─── DATA SUPPLIED
`src/hw/rtl/itp_pkg.sv`:
```
// ----------------------------------------------------------------------------
// itp_pkg
// Shared types and constants of the infix to postfix converter: character
// codes, stacked operator codes and the command passed from front to back.
// ----------------------------------------------------------------------------
package itp_pkg;

  localparam int STACK_DEPTH_DEF = 32;

  // ascii characters the converter recognizes
  localparam logic [7:0] CH_TERM    = 8'h00;
  localparam logic [7:0] CH_DOLLAR  = 8'h24;
  localparam logic [7:0] CH_LPAREN  = 8'h28;
  localparam logic [7:0] CH_RPAREN  = 8'h29;
  localparam logic [7:0] CH_STAR    = 8'h2A;
  localparam logic [7:0] CH_PLUS    = 8'h2B;
  localparam logic [7:0] CH_MINUS   = 8'h2D;
  localparam logic [7:0] CH_SLASH   = 8'h2F;
  localparam logic [7:0] CH_ZERO    = 8'h30;
  localparam logic [7:0] CH_NINE    = 8'h39;
  localparam logic [7:0] CH_UPPER_A = 8'h41;
  localparam logic [7:0] CH_UPPER_Z = 8'h5A;
  localparam logic [7:0] CH_LOWER_A = 8'h61;
  localparam logic [7:0] CH_LOWER_Z = 8'h7A;

  // operator codes as held on the stack
  typedef logic [2:0] opcode_t;
  localparam opcode_t OP_LPAREN = 3'd0;
  localparam opcode_t OP_PLUS   = 3'd1;
  localparam opcode_t OP_MINUS  = 3'd2;
  localparam opcode_t OP_MUL    = 3'd3;
  localparam opcode_t OP_DIV    = 3'd4;
  localparam opcode_t OP_POW    = 3'd5;

  typedef enum logic [2:0] {
    CMD_OPERAND,
    CMD_LPAREN,
    CMD_RPAREN,
    CMD_OPER,
    CMD_END
  } cmd_kind_t;

  typedef struct packed {
    cmd_kind_t  kind;
    logic [7:0] symbol;
    opcode_t    code;
  } cmd_t;

endpackage

```
`src/hw/rtl/itp_infix_if.sv`:
```
// ----------------------------------------------------------------------------
// itp_infix_if
// Input channel: one infix character or an end of expression mark.
// ----------------------------------------------------------------------------
interface itp_infix_if;
  logic       valid;
  logic       ready;
  logic [7:0] symbol;
  logic       end_of_expr;

  modport source (output valid, output symbol, output end_of_expr, input ready);
  modport sink   (input valid, input symbol, input end_of_expr, output ready);
endinterface

```
`src/hw/rtl/itp_postfix_if.sv`:
```
// ----------------------------------------------------------------------------
// itp_postfix_if
// Output channel: one postfix character with run and overflow flags.
// ----------------------------------------------------------------------------
interface itp_postfix_if;
  logic       valid;
  logic       ready;
  logic [7:0] out_symbol;
  logic       last_of_run;
  logic       overflow_seen;

  modport source (output valid, output out_symbol, output last_of_run,
                  output overflow_seen, input ready);
  modport sink   (input valid, input out_symbol, input last_of_run,
                  input overflow_seen, output ready);
endinterface

```
`src/hw/rtl/infix_to_postfix_converter.sv`:
```
// ----------------------------------------------------------------------------
// infix_to_postfix_converter
// Shunting-yard converter: infix characters in, postfix characters out.
//
//   channel   dir   payload                                  handshake
//   infix     in    symbol[7:0], end_of_expr                 valid/ready
//   postfix   out   out_symbol[7:0], last_of_run,            valid/ready
//                   overflow_seen
//
// Back end does at most one stack push or pop per cycle: operands are emitted,
// '(' is pushed, operators pop entries of equal or higher precedence and are
// pushed, ')' pops to its '(', end pops all entries and emits the terminator.
// Front end queues up to two commands, so input flows during pops until full.
// Synchronous reset empties stack and queue; stack ram needs no clearing.
// Back end stalls only on cycles that emit while the output register is held.
// ----------------------------------------------------------------------------
module infix_to_postfix_converter import itp_pkg::*; #(
  parameter int STACK_DEPTH = STACK_DEPTH_DEF
) (
  input logic clk,
  input logic rst,
  itp_infix_if.sink     infix,
  itp_postfix_if.source postfix
);

  cmd_t cmd;
  logic cmd_valid;
  logic cmd_ready;

  itp_front u_front (
    .clk       (clk),
    .rst       (rst),
    .infix     (infix),
    .cmd       (cmd),
    .cmd_valid (cmd_valid),
    .cmd_ready (cmd_ready)
  );

  itp_back #(
    .STACK_DEPTH (STACK_DEPTH)
  ) u_back (
    .clk       (clk),
    .rst       (rst),
    .cmd       (cmd),
    .cmd_valid (cmd_valid),
    .cmd_ready (cmd_ready),
    .postfix   (postfix)
  );

endmodule

```
`src/hw/rtl/itp_ram.sv`:
```
// ----------------------------------------------------------------------------
// itp_ram
// Generic single write port, single read port RAM with registered read.
// ----------------------------------------------------------------------------
module itp_ram #(
  parameter int WIDTH = 8,
  parameter int DEPTH = 32
) (
  input  logic                     clk,
  input  logic                     wr_en,
  input  logic [$clog2(DEPTH)-1:0] wr_addr,
  input  logic [WIDTH-1:0]         wr_data,
  input  logic [$clog2(DEPTH)-1:0] rd_addr,
  output logic [WIDTH-1:0]         rd_data
);

  logic [WIDTH-1:0] mem [DEPTH];

  always_ff @(posedge clk) begin
    if (wr_en) begin
      mem[wr_addr] <= wr_data;
    end
    rd_data <= mem[rd_addr];
  end

endmodule

```
`src/hw/rtl/itp_front.sv`:
```
// ----------------------------------------------------------------------------
// itp_front
// Accepts infix characters, classifies them into commands and queues them
// for the back end. Characters of no meaning are dropped here.
// ----------------------------------------------------------------------------
module itp_front import itp_pkg::*; (
  input  logic clk,
  input  logic rst,
  itp_infix_if.sink infix,
  output cmd_t cmd,
  output logic cmd_valid,
  input  logic cmd_ready
);

  localparam int QUEUE_DEPTH = 2;
  localparam int PTR_W       = $clog2(QUEUE_DEPTH);
  localparam int CNT_W       = $clog2(QUEUE_DEPTH + 1);

  cmd_t             queue [QUEUE_DEPTH];
  logic [PTR_W-1:0] wr_ptr;
  logic [PTR_W-1:0] rd_ptr;
  logic [CNT_W-1:0] count;
  logic [CNT_W-1:0] count_next;

  cmd_t new_cmd;
  logic keep;
  logic push;
  logic pop;

  always_comb begin
    new_cmd.kind   = CMD_OPERAND;
    new_cmd.symbol = infix.symbol;
    new_cmd.code   = OP_LPAREN;
    keep           = 1'b1;
    if (infix.end_of_expr) begin
      new_cmd.kind = CMD_END;
    end else begin
      unique case (infix.symbol) inside
        [CH_ZERO:CH_NINE], [CH_UPPER_A:CH_UPPER_Z], [CH_LOWER_A:CH_LOWER_Z]: begin
          new_cmd.kind = CMD_OPERAND;
        end
        CH_LPAREN: new_cmd.kind = CMD_LPAREN;
        CH_RPAREN: new_cmd.kind = CMD_RPAREN;
        CH_PLUS: begin
          new_cmd.kind = CMD_OPER;
          new_cmd.code = OP_PLUS;
        end
        CH_MINUS: begin
          new_cmd.kind = CMD_OPER;
          new_cmd.code = OP_MINUS;
        end
        CH_STAR: begin
          new_cmd.kind = CMD_OPER;
          new_cmd.code = OP_MUL;
        end
        CH_SLASH: begin
          new_cmd.kind = CMD_OPER;
          new_cmd.code = OP_DIV;
        end
        CH_DOLLAR: begin
          new_cmd.kind = CMD_OPER;
          new_cmd.code = OP_POW;
        end
        default: keep = 1'b0;
      endcase
    end
  end

  assign infix.ready = (count != CNT_W'(QUEUE_DEPTH));
  assign push        = infix.valid && infix.ready && keep;
  assign pop         = cmd_valid && cmd_ready;
  assign cmd_valid   = (count != '0);
  assign cmd         = queue[rd_ptr];

  always_comb begin
    count_next = count;
    if (push && !pop) begin
      count_next = count + CNT_W'(1);
    end else if (pop && !push) begin
      count_next = count - CNT_W'(1);
    end
  end

  always_ff @(posedge clk) begin
    if (rst) begin
      wr_ptr <= '0;
      rd_ptr <= '0;
      count  <= '0;
    end else begin
      count <= count_next;
      if (push) begin
        wr_ptr <= (wr_ptr == PTR_W'(QUEUE_DEPTH - 1)) ? '0 : wr_ptr + PTR_W'(1);
      end
      if (pop) begin
        rd_ptr <= (rd_ptr == PTR_W'(QUEUE_DEPTH - 1)) ? '0 : rd_ptr + PTR_W'(1);
      end
    end
  end

  always_ff @(posedge clk) begin
    if (push) begin
      queue[wr_ptr] <= new_cmd;
    end
  end

endmodule

```
`src/hw/rtl/itp_back.sv`:
```
// ----------------------------------------------------------------------------
// itp_back
// Executes queued commands against the operator stack, one push or pop per
// cycle while the output is not held, and drives the postfix output register.
// ----------------------------------------------------------------------------
module itp_back import itp_pkg::*; #(
  parameter int STACK_DEPTH = STACK_DEPTH_DEF
) (
  input  logic clk,
  input  logic rst,
  input  cmd_t cmd,
  input  logic cmd_valid,
  output logic cmd_ready,
  itp_postfix_if.source postfix
);

  localparam int LVL_W  = $clog2(STACK_DEPTH + 1);
  localparam int ADDR_W = $clog2(STACK_DEPTH);

  function automatic logic [1:0] op_prec(opcode_t c);
    logic [1:0] p;
    case (c) inside
      OP_PLUS, OP_MINUS: p = 2'd1;
      OP_MUL, OP_DIV:    p = 2'd2;
      OP_POW:            p = 2'd3;
      default:           p = 2'd0;
    endcase
    return p;
  endfunction

  function automatic logic [7:0] op_char(opcode_t c);
    logic [7:0] ch;
    case (c)
      OP_LPAREN: ch = CH_LPAREN;
      OP_PLUS:   ch = CH_PLUS;
      OP_MINUS:  ch = CH_MINUS;
      OP_MUL:    ch = CH_STAR;
      OP_DIV:    ch = CH_SLASH;
      OP_POW:    ch = CH_DOLLAR;
      default:   ch = CH_TERM;
    endcase
    return ch;
  endfunction

  logic [LVL_W-1:0]  level;
  logic [LVL_W-1:0]  level_next;
  logic              overflow_flag;
  opcode_t           top;
  opcode_t           below;
  logic [ADDR_W-1:0] rd_addr;

  logic       out_valid;
  logic [7:0] out_symbol;
  logic       out_last;
  logic       out_flag;

  logic       emit;
  logic [7:0] emit_sym;
  logic       emit_last;
  logic       do_push;
  opcode_t    push_code;
  logic       do_pop;
  logic       do_clear;
  logic       done;
  logic       go;
  logic       can_emit;
  logic       nonempty;
  logic       full;
  logic       wr_en;

  assign nonempty = (level != '0);
  assign full     = (level == LVL_W'(STACK_DEPTH));
  assign can_emit = !out_valid || postfix.ready;

  always_comb begin
    emit      = 1'b0;
    emit_sym  = CH_TERM;
    emit_last = 1'b0;
    do_push   = 1'b0;
    push_code = OP_LPAREN;
    do_pop    = 1'b0;
    do_clear  = 1'b0;
    done      = 1'b0;
    unique case (cmd.kind)
      CMD_OPERAND: begin
        emit      = 1'b1;
        emit_sym  = cmd.symbol;
        emit_last = 1'b1;
        done      = 1'b1;
      end
      CMD_LPAREN: begin
        do_push = 1'b1;
        done    = 1'b1;
      end
      CMD_OPER: begin
        if (nonempty && (op_prec(cmd.code) <= op_prec(top))) begin
          do_pop    = 1'b1;
          emit      = 1'b1;
          emit_sym  = op_char(top);
          // last pop when the entry below will not pop too
          emit_last = !((level > LVL_W'(1)) && (op_prec(cmd.code) <= op_prec(below)));
        end else begin
          do_push   = 1'b1;
          push_code = cmd.code;
          done      = 1'b1;
        end
      end
      CMD_RPAREN: begin
        if (!nonempty) begin
          done = 1'b1;
        end else begin
          do_pop = 1'b1;
          if (top == OP_LPAREN) begin
            done = 1'b1;
          end else begin
            emit      = 1'b1;
            emit_sym  = op_char(top);
            emit_last = (level == LVL_W'(1)) || (below == OP_LPAREN);
          end
        end
      end
      CMD_END: begin
        if (nonempty) begin
          do_pop = 1'b1;
          emit   = (top != OP_LPAREN);
          emit_sym = op_char(top);
        end else begin
          emit      = 1'b1;
          emit_sym  = CH_TERM;
          emit_last = 1'b1;
          do_clear  = 1'b1;
          done      = 1'b1;
        end
      end
      default: done = 1'b1;
    endcase
  end

  assign go        = cmd_valid && (!emit || can_emit);
  assign cmd_ready = go && done;
  assign wr_en     = go && do_push && !full;

  always_comb begin
    level_next = level;
    if (go) begin
      if (do_clear) begin
        level_next = '0;
      end else if (do_pop) begin
        level_next = level - LVL_W'(1);
      end else if (wr_en) begin
        level_next = level + LVL_W'(1);
      end
    end
  end

  // keep the entry below the top on the ram output at all times
  assign rd_addr = (level_next > LVL_W'(1)) ? ADDR_W'(level_next - LVL_W'(2)) : '0;

  itp_ram #(
    .WIDTH ($bits(opcode_t)),
    .DEPTH (STACK_DEPTH)
  ) u_stack (
    .clk     (clk),
    .wr_en   (wr_en),
    .wr_addr (ADDR_W'(level)),
    .wr_data (push_code),
    .rd_addr (rd_addr),
    .rd_data (below)
  );

  always_ff @(posedge clk) begin
    if (rst) begin
      level         <= '0;
      overflow_flag <= 1'b0;
      out_valid     <= 1'b0;
    end else begin
      level <= level_next;
      if (go && do_clear) begin
        overflow_flag <= 1'b0;
      end else if (go && do_push && full) begin
        overflow_flag <= 1'b1;
      end
      if (go && emit) begin
        out_valid <= 1'b1;
      end else if (postfix.ready) begin
        out_valid <= 1'b0;
      end
    end
  end

  always_ff @(posedge clk) begin
    if (go && do_pop) begin
      top <= below;
    end else if (wr_en) begin
      top <= push_code;
    end
    if (go && emit) begin
      out_symbol <= emit_sym;
      out_last   <= emit_last;
      out_flag   <= overflow_flag;
    end
  end

  assign postfix.valid         = out_valid;
  assign postfix.out_symbol    = out_symbol;
  assign postfix.last_of_run   = out_last;
  assign postfix.overflow_seen = out_flag;

  a_level_bound: assert property (@(posedge clk) disable iff (rst)
    level <= LVL_W'(STACK_DEPTH))
    else $error("stack level beyond depth");

  a_end_clears: assert property (@(posedge clk) disable iff (rst)
    (go && do_clear) |=> (level == '0 && !overflow_flag))
    else $error("end of expression did not clear state");

  a_full_push: assert property (@(posedge clk) disable iff (rst)
    (go && do_push && full && !do_clear) |=> (overflow_flag && $stable(level)))
    else $error("push on full stack not flagged");

  a_term_last: assert property (@(posedge clk) disable iff (rst)
    (out_valid && out_symbol == CH_TERM) |-> out_last)
    else $error("terminator without last flag");

endmodule

```
`src/flat_wrapper.sv`:
```
// flat-port wrapper written by rule: the top's interface ports become plain ports
module infix_to_postfix_converter_flat import itp_pkg::*;
#(
  parameter int STACK_DEPTH = STACK_DEPTH_DEF
)
  (clk, rst, infix_valid, infix_symbol, infix_end_of_expr, infix_ready, postfix_valid, postfix_out_symbol, postfix_last_of_run, postfix_overflow_seen, postfix_ready);
  itp_infix_if infix_i ();
  itp_postfix_if postfix_i ();
  input logic clk;
  input logic rst;
  input wire logic [$bits(infix_i.valid)-1:0] infix_valid;
  input wire logic [$bits(infix_i.symbol)-1:0] infix_symbol;
  input wire logic [$bits(infix_i.end_of_expr)-1:0] infix_end_of_expr;
  output wire logic [$bits(infix_i.ready)-1:0] infix_ready;
  output wire logic [$bits(postfix_i.valid)-1:0] postfix_valid;
  output wire logic [$bits(postfix_i.out_symbol)-1:0] postfix_out_symbol;
  output wire logic [$bits(postfix_i.last_of_run)-1:0] postfix_last_of_run;
  output wire logic [$bits(postfix_i.overflow_seen)-1:0] postfix_overflow_seen;
  input wire logic [$bits(postfix_i.ready)-1:0] postfix_ready;
  assign infix_i.valid = infix_valid;
  assign infix_i.symbol = infix_symbol;
  assign infix_i.end_of_expr = infix_end_of_expr;
  assign infix_ready = infix_i.ready;
  assign postfix_valid = postfix_i.valid;
  assign postfix_out_symbol = postfix_i.out_symbol;
  assign postfix_last_of_run = postfix_i.last_of_run;
  assign postfix_overflow_seen = postfix_i.overflow_seen;
  assign postfix_i.ready = postfix_ready;
  infix_to_postfix_converter #(.STACK_DEPTH(STACK_DEPTH)) u_core (.clk(clk), .rst(rst), .infix(infix_i), .postfix(postfix_i));
endmodule
```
──────
### [WHAT THE EXERCISE ASKS]
Count how many lines of the entries contain the word "source"; only the number should appear in the reply.

### [EXPECTED ANSWER]
4